Setting up Dato Distributed on Hadoop

Dato Distributed runs either in the Cloud (using AWS) or on-premises (Hadoop/YARN). If you use it in the Cloud the setup of Dato Distributed happens behind the scenes, all you need is to provide your credentials for AWS. If you decide to use Dato Distributed in your own Hadoop cluster, you will first need to download and install it there.

Prerequisites

We assume that you already downloaded and installed GraphLab Create on a machine that you will use to interact with your Dato Distributed deployment. This can, but doesn't have to be the same machine you used for downloading and installing Dato Distributed. For more information on obtaining and installing GraphLab Create see Getting Started.

You will need the Dato Distributed package as well as a Dato Distributed product key. Both can be obtained on the installation page on dato.com.

You install Dato Distributed from a host that can access the cluster, which usually means to use the Hadoop client tool, together with the appropriate YARN configuration files. After downloading the Dato Distributed package, you unpack it on this machine. Currently Dato Distributed can only be setup from a Mac or Linux machine (not from a Windows machine).

Hadoop

The Hadoop version has to be version 2.6.0 or later. You may setup a Hadoop cluster through:

The Apache website. We support Hadoop 2.6.0 or later.
Cloudera, we support CDH 5.0 or later.
Hortonworks, we support HDP 2.2 or later.
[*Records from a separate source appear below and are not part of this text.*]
This is an optimization exercise on Yosys and OpenROAD, whose aim is small area and few clock cycles per item, not a production implementation. Function was checked by simulation only, so behaviour that the tests miss may differ from the original. Power figures rest on the tool's default switching activity, not on a simulated workload.

--- design.v ---
package mycpu_pkg;
  typedef struct packed {
    logic [5:0]                op;
    logic [5-1:0]  rs;
    logic [5-1:0]  rt;
    logic [5-1:0]  rd;
    logic [5-1:0] shamt;
    logic [5:0]                funct;
  } r_type_t;
  typedef struct packed {
    logic [5:0]               op;
    logic [5-1:0] rs;
    logic [5-1:0] rt;
    logic [15:0]              imm;
  } i_type_t;
  typedef union packed {
    r_type_t r;
    i_type_t i;
  } instr_u;
  typedef enum logic [3:0] {
    alu_add,
    alu_sub,
    alu_and,
    alu_or,
    alu_xor,
    alu_nor,
    alu_slt,
    alu_sltu,
    alu_sll,
    alu_srl,
    alu_sra
  } alu_op_e;
  typedef struct packed {
    logic [32-1:0] pc;
    instr_u                 instr;
  } fetch_t;
  typedef struct packed {
    logic [32-1:0]   pc;
    alu_op_e                  alu_op;
    logic [32-1:0]   src_a;
    logic [32-1:0]   src_b;
    logic [5-1:0] dest;
    logic                     wr;
  } exec_t;
  typedef struct packed {
    logic [32-1:0]   pc;
    logic [4-1:0]  rf_wen;
    logic [5-1:0] rf_wnum;
    logic [32-1:0]   rf_wdata;
  } retire_t;
  typedef struct packed {
    logic                     valid;
    logic [5-1:0] num;
    logic [32-1:0]   data;
  } fwd_t;
endpackage
module reg_file (
  input  logic                     aclk,
  input  logic                     wr_en,
  input  logic [5-1:0] wr_num,
  input  logic [32-1:0]   wr_data,
  input  logic [5-1:0] rs_num,
  input  logic [5-1:0] rt_num,
  output logic [32-1:0]   rs_data,
  output logic [32-1:0]   rt_data
);
  logic [32-1:0] regs [1:(1 << 5)-1];
  function automatic logic [32-1:0] read_port(
    input logic [5-1:0] num
  );
    if (num == '0) read_port = '0;
    else if (wr_en && wr_num == num) read_port = wr_data;
    else read_port = regs[num];
  endfunction
  always_ff @(posedge aclk) begin
    if (wr_en && wr_num != '0) begin
      regs[wr_num] <= wr_data;
    end
  end
  always_comb begin
    rs_data = read_port(rs_num);
    rt_data = read_port(rt_num);
  end
endmodule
The machine running the Dato Distributed setup needs to be able to access the Hadoop cluster. That means you need to have Java, the Hadoop client, and an appropriate Hadoop configuration in your client machine. Check with your Hadoop administrator to get the Hadoop configuration file.

Deploy

After you downloaded the Dato Distributed package you will need to unpack it:

tar xzvf dato-distrib-0.177.tar.gz

Deploying the Dato bits to the cluster happens through the script setup_dato-distributed.sh that was extracted as part of the package. You will need to provide a destination path (on HDFS) to the script using the -d parameter. This path serves as a deployment location that the user refers to when working with the cluster through the Python API. The script connects to the cluster, creates a folder structure in the destination path, and copies the binaries needed for GraphLab Create's distributed runtime there.

Another required parameter is the Dato Distributed product key file, which you obtained as part of the sign-up process (see above). You specify its location through -k.
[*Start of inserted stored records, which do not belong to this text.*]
Background: an optimization exercise with open tools, aiming at small area and a short achievable clock period. Do not read the settings as production practice. The RTL was checked by simulation tests, not by an equivalence proof against the original design. Power is estimated from default activity; no workload was simulated.

old:
==> module mem_responder, before the edit <==
module mem_responder #(
    parameter int ADDR_W      = 8,
    parameter int WAIT_CYCLES = 1
) (
    input  logic              clk_i,
    input  logic              reset_i,
    input  logic              req_valid_i,
    output logic              req_ready_o,
    input  logic              req_we_i,
    input  logic              req_pc_i,
    input  logic [15:0]       req_addr_i,
    input  logic [15:0]       req_wdata_i,
    output logic              resp_valid_o,
    output logic [15:0]       resp_rdata_o,
    output logic              resp_err_o,
    input  logic              ld_we_i,
    input  logic [ADDR_W-1:0] ld_addr_i,
    input  logic [15:0]       ld_data_i,
    output logic [15:0]       fetch_cnt_o,
    output logic [15:0]       load_cnt_o,
    output logic [15:0]       store_cnt_o
);
    localparam int DEPTH = 1 << ADDR_W;
    logic              wait_q, resp_q;
    logic              we_q, pc_q, err_q;
    logic [ADDR_W-1:0] addr_q;
    logic [15:0]       wdata_q;
    logic [15:0]       rdata_q;
    logic [15:0]       fetch_q, load_q, store_q;
    logic [15:0]       mem_q [DEPTH];
    logic idle, accept, req_err;
    assign idle        = !wait_q && !resp_q;
    assign req_ready_o = idle && !ld_we_i;
    assign accept      = req_valid_i && req_ready_o;
    assign req_err     = (req_addr_i[15:ADDR_W] != '0) || (req_pc_i && req_we_i);
    always_ff @(posedge clk_i) begin
        wait_q <= !reset_i && accept;
        resp_q <= !reset_i && wait_q;
    end
    always_ff @(posedge clk_i) begin
        if (idle) begin
            we_q    <= req_we_i;
            pc_q    <= req_pc_i;
            err_q   <= req_err;
            addr_q  <= req_addr_i[ADDR_W-1:0];
            wdata_q <= req_wdata_i;
        end
    end
    always_ff @(posedge clk_i) begin
        if (reset_i) begin
            fetch_q <= 16'd0;
            load_q  <= 16'd0;
            store_q <= 16'd0;
        end else if (wait_q && !err_q) begin
            if (pc_q)      fetch_q <= fetch_q + 16'd1;
            else if (we_q) store_q <= store_q + 16'd1;
            else           load_q  <= load_q + 16'd1;
        end
    end
    logic              mem_we;
    logic [ADDR_W-1:0] mem_waddr;
    logic [15:0]       mem_wdata;
    assign mem_we    = !reset_i && (wait_q ? (we_q && !err_q) : (idle && ld_we_i));
    assign mem_waddr = wait_q ? addr_q  : ld_addr_i;
    assign mem_wdata = wait_q ? wdata_q : ld_data_i;
    localparam int NGRP = DEPTH / 8;
    logic [NGRP-1:0] gsel;
    logic [15:0]     cand_d [8];
    logic [15:0]     cand_q [8];
    genvar r;
    generate
        for (r = 0; r < DEPTH; r++) begin : g_word
            always_ff @(posedge clk_i) begin
                if (mem_we && mem_waddr == ADDR_W'(r)) mem_q[r] <= mem_wdata;
            end
        end
        for (r = 0; r < NGRP; r++) begin : g_grp
            assign gsel[r] = (req_addr_i[ADDR_W-1:3] == (ADDR_W-3)'(r));
        end
    endgenerate
    always_comb begin
        for (int k = 0; k < 8; k++) begin
            cand_d[k] = 16'd0;
            for (int g = 0; g < NGRP; g++) cand_d[k] = cand_d[k] | ({16{gsel[g]}} & mem_q[8*g + k]);
        end
    end
    always_ff @(posedge clk_i) begin
        for (int k = 0; k < 8; k++) cand_q[k] <= cand_d[k];
    end
    always_ff @(posedge clk_i) rdata_q <= (we_q || err_q) ? 16'd0 : cand_q[addr_q[2:0]];
    assign resp_valid_o = resp_q;
    assign resp_rdata_o = rdata_q;
    assign resp_err_o   = err_q;
    assign fetch_cnt_o  = fetch_q;
    assign load_cnt_o   = load_q;
    assign store_cnt_o  = store_q;
endmodule
Settings: LEC_CHECK=0, CAP_MARGIN=20, CORE_MARGIN=2, CORE_UTILIZATION=70, CTS_CLUSTER_DIAMETER=80, CTS_CLUSTER_SIZE=20, SETUP_SLACK_MARGIN=2.0, SLEW_MARGIN=30; clock period 4.8 ns.
run.sh (not shown) runs the stock make flow with config.mk's settings and CLKGATE_MAP_FILE= SYNTH_SCRIPT=/design/flow/synth_recipe.tcl, a recipe that flattens the netlist after the stock synthesis.
What new does differently from old at the input level:
--- a/flow/design.v
+++ b/flow/design.v
@@ -64,8 +64,8 @@
     assign mem_waddr = wait_q ? addr_q  : ld_addr_i;
     assign mem_wdata = wait_q ? wdata_q : ld_data_i;
-    localparam int NGRP = DEPTH / 8;
+    localparam int NGRP = DEPTH / 4;
     logic [NGRP-1:0] gsel;
-    logic [15:0]     cand_d [8];
-    logic [15:0]     cand_q [8];
+    logic [15:0]     cand_d [4];
+    logic [15:0]     cand_q [4];
     genvar r;
     generate
@@ -76,17 +76,17 @@
         end
         for (r = 0; r < NGRP; r++) begin : g_grp
-            assign gsel[r] = (req_addr_i[ADDR_W-1:3] == (ADDR_W-3)'(r));
+            assign gsel[r] = (req_addr_i[ADDR_W-1:2] == (ADDR_W-2)'(r));
         end
     endgenerate
     always_comb begin
-        for (int k = 0; k < 8; k++) begin
+        for (int k = 0; k < 4; k++) begin
             cand_d[k] = 16'd0;
-            for (int g = 0; g < NGRP; g++) cand_d[k] = cand_d[k] | ({16{gsel[g]}} & mem_q[8*g + k]);
+            for (int g = 0; g < NGRP; g++) cand_d[k] = cand_d[k] | ({16{gsel[g]}} & mem_q[4*g + k]);
         end
     end
     always_ff @(posedge clk_i) begin
-        for (int k = 0; k < 8; k++) cand_q[k] <= cand_d[k];
+        for (int k = 0; k < 4; k++) cand_q[k] <= cand_d[k];
     end
-    always_ff @(posedge clk_i) rdata_q <= (we_q || err_q) ? 16'd0 : cand_q[addr_q[2:0]];
+    always_ff @(posedge clk_i) rdata_q <= (we_q || err_q) ? 16'd0 : cand_q[addr_q[1:0]];
     assign resp_valid_o = resp_q;
     assign resp_rdata_o = rdata_q;
==> results.txt <==
Going from old to new, buffer count from post-CTS setup fixing grows by 38. From old to new the numbers moved as follows: number of fill cells saw an increase; number of instances resized during post-cts repair saw a decrease; worst slack after detailed placement saw a decrease; minimum clock period saw an increase. [new] sequential power fell about 1% relative to old. Compared with old, new shows a higher final clock period utilization by the worst path. Diff old -> new: fmax shows a reduction of 1.8%, met2 track utilization from global routing now sits lower, area of the multi-input gates saw an increase, first-pass GRT wire length lower, clock power was more or less identical.

-- separate check: timing with driven ports --
How much do the figures lean on ideal ports? The routed layouts below were timed once more, with nothing changed but the port constraints. Step 1 (the two cells are an assumption about what drives the block):
set clk [get_ports {clk_i}]
set_driving_cell -lib_cell sky130_fd_sc_hd__clkbuf_16 $clk
set_driving_cell -lib_cell sky130_fd_sc_hd__buf_2 [delete_from_list [all_inputs] $clk]
Step 2 moves the port delays by t, midway between the first and last clock arrival at a register: inputs arrive t later, outputs are due t later. That takes back most of the time a late clock gives input paths. Slacks: ideal / step 1 / step 2; pairs: ideal / step 1.
run | shift t [ns] | slack for setup (ns) | worst register clock-pin slew, ns
old | 1.047 | 1.877 / 1.886 / 0.839 | 0.10 / 0.10
new | 1.049 | 1.825 / 1.718 / 0.823 | 0.10 / 0.10
After both steps setup and hold are still met in every run listed. For old, which loses most, drivers alone change the setup slack by +0.009 ns; drivers and shift together by -1.038 ns.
In order to access the cluster, if not already included in your local environment, you might need to tell the script where to find your YARN configuration files using the parameter -c:

cd dato-distrib-0.177

./setup_dato-distributed.sh -d hdfs://my.cluster:8020/user/name/dd
                            -k ~/Downloads/Dato-Distributed-License.ini
                            -c ~/yarn-conf

This deploys Dato Distributed using the YARN config specified in ~/yarn-conf to the path hdfs://my.cluster:8020/user/name/dd, with the GraphLab Create license in ~/Downloads/Dato-Distributed-License.ini.

Important Parameters

Let’s call out a few other parameters that you might have to specify, depending on your cluster environment.

-p <NODE_TMP_DIR> For a typical Dato Distributed use case we recommend at least 10GB of free space for temporary files that are needed locally on nodes during distributed job execution. Usually this means free space in your cluster nodes’ /tmp folder. You can override this location by specifying the -p parameter when calling the setup script. Note that the provided location needs to exist on all nodes of the cluster. Moreover, make sure that YARN has r/w/x access to this location.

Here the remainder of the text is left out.